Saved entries
<<<<

`src/design/lcd4ws_pkg.sv`:
```
// Types, constants and lookup functions shared by the LCD write sequencer.
`timescale 1ns / 1ps
package lcd4ws_pkg;

  localparam int DATA_PINS  = 4;
  localparam int CFG_W      = 16;
  localparam int CFG_IDX_W  = 8;
  localparam int HOLD_W     = 17;
  localparam int INIT_LEN   = 6;
  localparam int INIT_IDX_W = 3;

  localparam logic [7:0] HI_MASK   = 8'hf0;
  localparam logic [7:0] LO_MASK   = 8'h0f;
  localparam logic [7:0] CMD_CLEAR = 8'h01;

  localparam logic [CFG_IDX_W-1:0] CFG_PULSE  = CFG_IDX_W'(0);
  localparam logic [CFG_IDX_W-1:0] CFG_SETTLE = CFG_IDX_W'(1);
  localparam logic [CFG_IDX_W-1:0] CFG_CLEAR  = CFG_IDX_W'(2);
  localparam logic [CFG_IDX_W-1:0] CFG_GOTO   = CFG_IDX_W'(3);

  localparam logic [CFG_W-1:0] PULSE_RST  = 16'd16;
  localparam logic [CFG_W-1:0] SETTLE_RST = 16'd1600;
  localparam logic [CFG_W-1:0] CLEAR_RST  = 16'd32000;
  localparam logic [CFG_W-1:0] GOTO_RST   = 16'd1600;

  typedef enum logic [1:0] {
    OP_CMD  = 2'd0,
    OP_DATA = 2'd1,
    OP_GOTO = 2'd2,
    OP_INIT = 2'd3
  } opcode_e;

  typedef enum logic [1:0] {
    EXTRA_NONE,
    EXTRA_CLEAR,
    EXTRA_GOTO
  } extra_e;

  typedef enum logic {
    FS_IDLE,
    FS_INIT
  } front_state_e;

  // One byte word queued between the front and the back
  typedef struct packed {
    logic [7:0] value;
    logic       rs;
    extra_e     extra;
    logic       last;
  } byte_word_t;

  typedef struct packed {
    logic [CFG_W-1:0] pulse;
    logic [CFG_W-1:0] settle;
    logic [CFG_W-1:0] clear_wait;
    logic [CFG_W-1:0] goto_wait;
  } cfg_t;

  function automatic logic [7:0] row_base(input logic [1:0] sel);
    logic [7:0] b;
    case (sel)
      2'd0:    b = 8'h80;
      2'd1:    b = 8'hc0;
      2'd2:    b = 8'h94;
      default: b = 8'hd4;
    endcase
    return b;
  endfunction

  function automatic logic [7:0] init_seq(input logic [INIT_IDX_W-1:0] idx);
    logic [7:0] c;
    case (idx)
      3'd0:    c = 8'h33;
      3'd1:    c = 8'h32;
      3'd2:    c = 8'h28;
      3'd3:    c = 8'h0c;
      3'd4:    c = 8'h01;
      default: c = 8'h06;
    endcase
    return c;
  endfunction

endpackage

```
`src/design/lcd4ws_if.sv`:
```
// Handshake interfaces for the operation, pin-state and configuration channels.
`timescale 1ns / 1ps
interface lcd4ws_op_if;
  logic       valid;
  logic       ready;
  logic [1:0] opcode;
  logic [7:0] byte_value;
  logic [2:0] row;
  logic [4:0] column;
  modport source (output valid, opcode, byte_value, row, column, input ready);
  modport sink   (input valid, opcode, byte_value, row, column, output ready);
endinterface

interface lcd4ws_pin_if;
  logic        valid;
  logic        ready;
  logic [3:0]  bus_nibble;
  logic        reg_select;
  logic        enable_line;
  logic [16:0] hold_cycles;
  logic        last;
  modport source (output valid, bus_nibble, reg_select, enable_line, hold_cycles, last,
                  input ready);
  modport sink   (input valid, bus_nibble, reg_select, enable_line, hold_cycles, last,
                  output ready);
endinterface

interface lcd4ws_cfg_if;
  logic        valid;
  logic        ready;
  logic [7:0]  index;
  logic [15:0] data;
  modport source (output valid, index, data, input ready);
  modport sink   (input valid, index, data, output ready);
endinterface

```
`src/design/char_lcd_4bit_write_sequencer.sv`:
```
// Top level of the 4-bit character LCD write sequencer.
`timescale 1ns / 1ps
// Each operation word on op_i becomes a run of pin-state words on pin_o, each
// naming the nibble, register select, enable level and how many cycles to hold
// it; the final word of an operation carries last. Command, data and cursor
// move operations give four pin states each, initialisation twenty-four; the
// back end sends one pin state per cycle while the sink is ready and a byte
// word is queued. A short queue between the front end, which expands operations
// into byte words, and the back end lets the next operation be taken once the
// previous one's byte words are queued, while that one is still being sent and
// while a pin state waits on a stalled sink. Timing registers are written on
// cfg_i (always ready) and must only change while no operation is outstanding.
module char_lcd_4bit_write_sequencer #(
  parameter int QUEUE_DEPTH = 2
) (
  input  logic          clk_i,
  input  logic          rst_ni,
  lcd4ws_cfg_if.sink    cfg_i,
  lcd4ws_op_if.sink     op_i,
  lcd4ws_pin_if.source  pin_o
);
  import lcd4ws_pkg::*;

  cfg_t        cfg_q, cfg_d;
  logic        push;
  logic        full;
  logic        pop;
  logic        q_valid;
  byte_word_t  push_word;
  byte_word_t  q_word;

  assign cfg_i.ready = 1'b1;

  always_comb begin
    cfg_d = cfg_q;
    if (cfg_i.valid) begin
      unique case (cfg_i.index)
        CFG_PULSE:  cfg_d.pulse      = cfg_i.data;
        CFG_SETTLE: cfg_d.settle     = cfg_i.data;
        CFG_CLEAR:  cfg_d.clear_wait = cfg_i.data;
        CFG_GOTO:   cfg_d.goto_wait  = cfg_i.data;
        default: ;
      endcase
    end
  end

  always_ff @(posedge clk_i or negedge rst_ni) begin
    if (!rst_ni) begin
      cfg_q.pulse      <= PULSE_RST;
      cfg_q.settle     <= SETTLE_RST;
      cfg_q.clear_wait <= CLEAR_RST;
      cfg_q.goto_wait  <= GOTO_RST;
    end else begin
      cfg_q <= cfg_d;
    end
  end

  lcd4ws_front u_front (
    .clk_i  (clk_i),
    .rst_ni (rst_ni),
    .op_i   (op_i),
    .full_i (full),
    .push_o (push),
    .word_o (push_word)
  );

  lcd4ws_queue #(
    .DEPTH (QUEUE_DEPTH)
  ) u_queue (
    .clk_i   (clk_i),
    .rst_ni  (rst_ni),
    .push_i  (push),
    .word_i  (push_word),
    .full_o  (full),
    .pop_i   (pop),
    .valid_o (q_valid),
    .word_o  (q_word)
  );

  lcd4ws_back u_back (
    .clk_i     (clk_i),
    .rst_ni    (rst_ni),
    .cfg_i     (cfg_q),
    .q_valid_i (q_valid),
    .q_word_i  (q_word),
    .pop_o     (pop),
    .pin_o     (pin_o)
  );

  a_no_push_full: assert property (@(posedge clk_i) disable iff (!rst_ni)
    !(push && full))
    else $error("byte word pushed into a full queue");

  a_pop_valid: assert property (@(posedge clk_i) disable iff (!rst_ni)
    pop |-> q_valid)
    else $error("byte word popped from an empty queue");

  a_accept_room: assert property (@(posedge clk_i) disable iff (!rst_ni)
    (op_i.valid && op_i.ready) |-> (push && !full))
    else $error("operation accepted without a queue slot");

  a_last_low: assert property (@(posedge clk_i) disable iff (!rst_ni)
    (pin_o.valid && pin_o.last) |-> !pin_o.enable_line)
    else $error("final pin state with enable high");

endmodule

```
`src/design/lcd4ws_front.sv`:
```
// Front end: accepts operations and expands them into byte words.
`timescale 1ns / 1ps
module lcd4ws_front (
  input  logic                    clk_i,
  input  logic                    rst_ni,
  lcd4ws_op_if.sink               op_i,
  input  logic                    full_i,
  output logic                    push_o,
  output lcd4ws_pkg::byte_word_t  word_o
);
  import lcd4ws_pkg::*;

  front_state_e            state_q, state_d;
  logic [INIT_IDX_W-1:0]   idx_q, idx_d;
  logic                    accept;
  logic                    init_last;
  logic [7:0]              goto_addr;

  assign accept    = op_i.valid && op_i.ready;
  assign init_last = (idx_q == INIT_IDX_W'(INIT_LEN - 1));
  assign goto_addr = row_base(op_i.row[1:0] - 2'd1) + {3'b000, op_i.column} - 8'd1;

  // Next state
  always_comb begin
    state_d = state_q;
    idx_d   = idx_q;
    unique case (state_q)
      FS_IDLE: begin
        if (accept && opcode_e'(op_i.opcode) == OP_INIT) begin
          state_d = FS_INIT;
          idx_d   = INIT_IDX_W'(1);
        end
      end
      FS_INIT: begin
        if (!full_i) begin
          idx_d = idx_q + INIT_IDX_W'(1);
          if (init_last) begin
            state_d = FS_IDLE;
          end
        end
      end
      default: state_d = FS_IDLE;
    endcase
  end

  // Outputs
  always_comb begin
    op_i.ready   = 1'b0;
    push_o       = 1'b0;
    word_o.value = 8'h00;
    word_o.rs    = 1'b0;
    word_o.extra = EXTRA_NONE;
    word_o.last  = 1'b0;
    unique case (state_q)
      FS_IDLE: begin
        op_i.ready = !full_i;
        push_o     = op_i.valid && !full_i;
        unique case (opcode_e'(op_i.opcode))
          OP_CMD: begin
            word_o.value = op_i.byte_value;
            word_o.last  = 1'b1;
          end
          OP_DATA: begin
            word_o.value = op_i.byte_value;
            word_o.rs    = 1'b1;
            word_o.last  = 1'b1;
          end
          OP_GOTO: begin
            word_o.value = goto_addr;
            word_o.extra = EXTRA_GOTO;
            word_o.last  = 1'b1;
          end
          default: begin
            word_o.value = init_seq(INIT_IDX_W'(0));
          end
        endcase
      end
      FS_INIT: begin
        push_o       = !full_i;
        word_o.value = init_seq(idx_q);
        word_o.extra = (init_seq(idx_q) == CMD_CLEAR) ? EXTRA_CLEAR : EXTRA_NONE;
        word_o.last  = init_last;
      end
      default: ;
    endcase
  end

  always_ff @(posedge clk_i or negedge rst_ni) begin
    if (!rst_ni) begin
      state_q <= FS_IDLE;
      idx_q   <= '0;
    end else begin
      state_q <= state_d;
      idx_q   <= idx_d;
    end
  end

endmodule

```
`src/design/lcd4ws_queue.sv`:
```
// Short first-in first-out queue of byte words between front and back.
`timescale 1ns / 1ps
module lcd4ws_queue #(
  parameter int DEPTH = 2
) (
  input  logic                    clk_i,
  input  logic                    rst_ni,
  input  logic                    push_i,
  input  lcd4ws_pkg::byte_word_t  word_i,
  output logic                    full_o,
  input  logic                    pop_i,
  output logic                    valid_o,
  output lcd4ws_pkg::byte_word_t  word_o
);
  import lcd4ws_pkg::*;

  localparam int PTR_W = (DEPTH > 1) ? $clog2(DEPTH) : 1;
  localparam int CNT_W = $clog2(DEPTH + 1);

  byte_word_t         mem_q [DEPTH];
  logic [PTR_W-1:0]   wr_ptr_q, wr_ptr_d;
  logic [PTR_W-1:0]   rd_ptr_q, rd_ptr_d;
  logic [CNT_W-1:0]   cnt_q, cnt_d;

  assign full_o  = (cnt_q == CNT_W'(DEPTH));
  assign valid_o = (cnt_q != '0);
  assign word_o  = mem_q[rd_ptr_q];

  always_comb begin
    wr_ptr_d = wr_ptr_q;
    rd_ptr_d = rd_ptr_q;
    cnt_d    = cnt_q;
    if (push_i) begin
      wr_ptr_d = (wr_ptr_q == PTR_W'(DEPTH - 1)) ? '0 : wr_ptr_q + PTR_W'(1);
    end
    if (pop_i) begin
      rd_ptr_d = (rd_ptr_q == PTR_W'(DEPTH - 1)) ? '0 : rd_ptr_q + PTR_W'(1);
    end
    if (push_i && !pop_i) begin
      cnt_d = cnt_q + CNT_W'(1);
    end else if (pop_i && !push_i) begin
      cnt_d = cnt_q - CNT_W'(1);
    end
  end

  always_ff @(posedge clk_i or negedge rst_ni) begin
    if (!rst_ni) begin
      wr_ptr_q <= '0;
      rd_ptr_q <= '0;
      cnt_q    <= '0;
    end else begin
      wr_ptr_q <= wr_ptr_d;
      rd_ptr_q <= rd_ptr_d;
      cnt_q    <= cnt_d;
    end
  end

  always_ff @(posedge clk_i) begin
    if (push_i) begin
      mem_q[wr_ptr_q] <= word_i;
    end
  end

endmodule

```
`src/design/lcd4ws_back.sv`:
```
// Back end: turns each byte word into four timed pin states.
`timescale 1ns / 1ps
module lcd4ws_back (
  input  logic                    clk_i,
  input  logic                    rst_ni,
  input  lcd4ws_pkg::cfg_t        cfg_i,
  input  logic                    q_valid_i,
  input  lcd4ws_pkg::byte_word_t  q_word_i,
  output logic                    pop_o,
  lcd4ws_pin_if.source            pin_o
);
  import lcd4ws_pkg::*;

  function automatic logic [HOLD_W-1:0] at_least_one(input logic [HOLD_W-1:0] v);
    return (v == '0) ? HOLD_W'(1) : v;
  endfunction

  logic [1:0]           phase_q, phase_d;
  logic                 valid_q, valid_d;
  logic [DATA_PINS-1:0] nib_q, nib_d;
  logic                 rs_q, rs_d;
  logic                 en_q, en_d;
  logic [HOLD_W-1:0]    hold_q, hold_d;
  logic                 last_q, last_d;
  logic                 advance;
  logic [CFG_W-1:0]     extra;
  logic [HOLD_W-1:0]    settle;

  // Take the next slot when a byte word is queued and the output register is free or being drained
  assign advance = q_valid_i && (!valid_q || pin_o.ready);
  assign pop_o   = advance && (phase_q == 2'd3);

  always_comb begin
    case (q_word_i.extra)
      EXTRA_CLEAR: extra = cfg_i.clear_wait;
      EXTRA_GOTO:  extra = cfg_i.goto_wait;
      default:     extra = '0;
    endcase
    settle = {1'b0, cfg_i.settle};
    if (phase_q == 2'd3) begin
      settle = {1'b0, cfg_i.settle} + {1'b0, extra};
    end
  end

  always_comb begin
    phase_d = phase_q;
    valid_d = valid_q && !pin_o.ready;
    nib_d   = nib_q;
    rs_d    = rs_q;
    en_d    = en_q;
    hold_d  = hold_q;
    last_d  = last_q;
    if (advance) begin
      phase_d = phase_q + 2'd1;
      valid_d = 1'b1;
      nib_d   = phase_q[1] ? DATA_PINS'(q_word_i.value & LO_MASK)
                           : DATA_PINS'((q_word_i.value & HI_MASK) >> 4);
      rs_d    = q_word_i.rs;
      en_d    = !phase_q[0];
      hold_d  = phase_q[0] ? at_least_one(settle) : at_least_one({1'b0, cfg_i.pulse});
      last_d  = (phase_q == 2'd3) && q_word_i.last;
    end
  end

  always_ff @(posedge clk_i or negedge rst_ni) begin
    if (!rst_ni) begin
      phase_q <= '0;
      valid_q <= 1'b0;
    end else begin
      phase_q <= phase_d;
      valid_q <= valid_d;
    end
  end

  always_ff @(posedge clk_i) begin
    nib_q  <= nib_d;
    rs_q   <= rs_d;
    en_q   <= en_d;
    hold_q <= hold_d;
    last_q <= last_d;
  end

  assign pin_o.valid       = valid_q;
  assign pin_o.bus_nibble  = nib_q;
  assign pin_o.reg_select  = rs_q;
  assign pin_o.enable_line = en_q;
  assign pin_o.hold_cycles = hold_q;
  assign pin_o.last        = last_q;

endmodule

```
`src/flat_wrapper.sv`:
```
// flat-port wrapper written by rule: the top's interface ports become plain ports
module char_lcd_4bit_write_sequencer_flat import lcd4ws_pkg::*;
#(
  parameter int QUEUE_DEPTH = 2
)
  (clk_i, rst_ni, cfg_i_valid, cfg_i_index, cfg_i_data, cfg_i_ready, op_i_valid, op_i_opcode, op_i_byte_value, op_i_row, op_i_column, op_i_ready, pin_o_valid, pin_o_bus_nibble, pin_o_reg_select, pin_o_enable_line, pin_o_hold_cycles, pin_o_last, pin_o_ready);
  lcd4ws_cfg_if cfg_i_i ();
  lcd4ws_op_if op_i_i ();
  lcd4ws_pin_if pin_o_i ();
  input  logic clk_i;
  input  logic rst_ni;
  input wire logic [$bits(cfg_i_i.valid)-1:0] cfg_i_valid;
  input wire logic [$bits(cfg_i_i.index)-1:0] cfg_i_index;
  input wire logic [$bits(cfg_i_i.data)-1:0] cfg_i_data;
  output wire logic [$bits(cfg_i_i.ready)-1:0] cfg_i_ready;
  input wire logic [$bits(op_i_i.valid)-1:0] op_i_valid;
  input wire logic [$bits(op_i_i.opcode)-1:0] op_i_opcode;
  input wire logic [$bits(op_i_i.byte_value)-1:0] op_i_byte_value;
  input wire logic [$bits(op_i_i.row)-1:0] op_i_row;
  input wire logic [$bits(op_i_i.column)-1:0] op_i_column;
  output wire logic [$bits(op_i_i.ready)-1:0] op_i_ready;
  output wire logic [$bits(pin_o_i.valid)-1:0] pin_o_valid;
  output wire logic [$bits(pin_o_i.bus_nibble)-1:0] pin_o_bus_nibble;
  output wire logic [$bits(pin_o_i.reg_select)-1:0] pin_o_reg_select;
  output wire logic [$bits(pin_o_i.enable_line)-1:0] pin_o_enable_line;
  output wire logic [$bits(pin_o_i.hold_cycles)-1:0] pin_o_hold_cycles;
  output wire logic [$bits(pin_o_i.last)-1:0] pin_o_last;
  input wire logic [$bits(pin_o_i.ready)-1:0] pin_o_ready;
  assign cfg_i_i.valid = cfg_i_valid;
  assign cfg_i_i.index = cfg_i_index;
  assign cfg_i_i.data = cfg_i_data;
  assign cfg_i_ready = cfg_i_i.ready;
  assign op_i_i.valid = op_i_valid;
  assign op_i_i.opcode = op_i_opcode;
  assign op_i_i.byte_value = op_i_byte_value;
  assign op_i_i.row = op_i_row;
  assign op_i_i.column = op_i_column;
  assign op_i_ready = op_i_i.ready;
  assign pin_o_valid = pin_o_i.valid;
  assign pin_o_bus_nibble = pin_o_i.bus_nibble;
  assign pin_o_reg_select = pin_o_i.reg_select;
  assign pin_o_enable_line = pin_o_i.enable_line;
  assign pin_o_hold_cycles = pin_o_i.hold_cycles;
  assign pin_o_last = pin_o_i.last;
  assign pin_o_i.ready = pin_o_ready;
  char_lcd_4bit_write_sequencer #(.QUEUE_DEPTH(QUEUE_DEPTH)) u_core (.clk_i(clk_i), .rst_ni(rst_ni), .cfg_i(cfg_i_i), .op_i(op_i_i), .pin_o(pin_o_i));
endmodule
```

>>>>

### [Work item]
Return only the lines of the records in which the string "between" appears.

### [Exercise answer]
  // One byte word queued between the front and the back
// word is queued. A short queue between the front end, which expands operations
// Short first-in first-out queue of byte words between front and back.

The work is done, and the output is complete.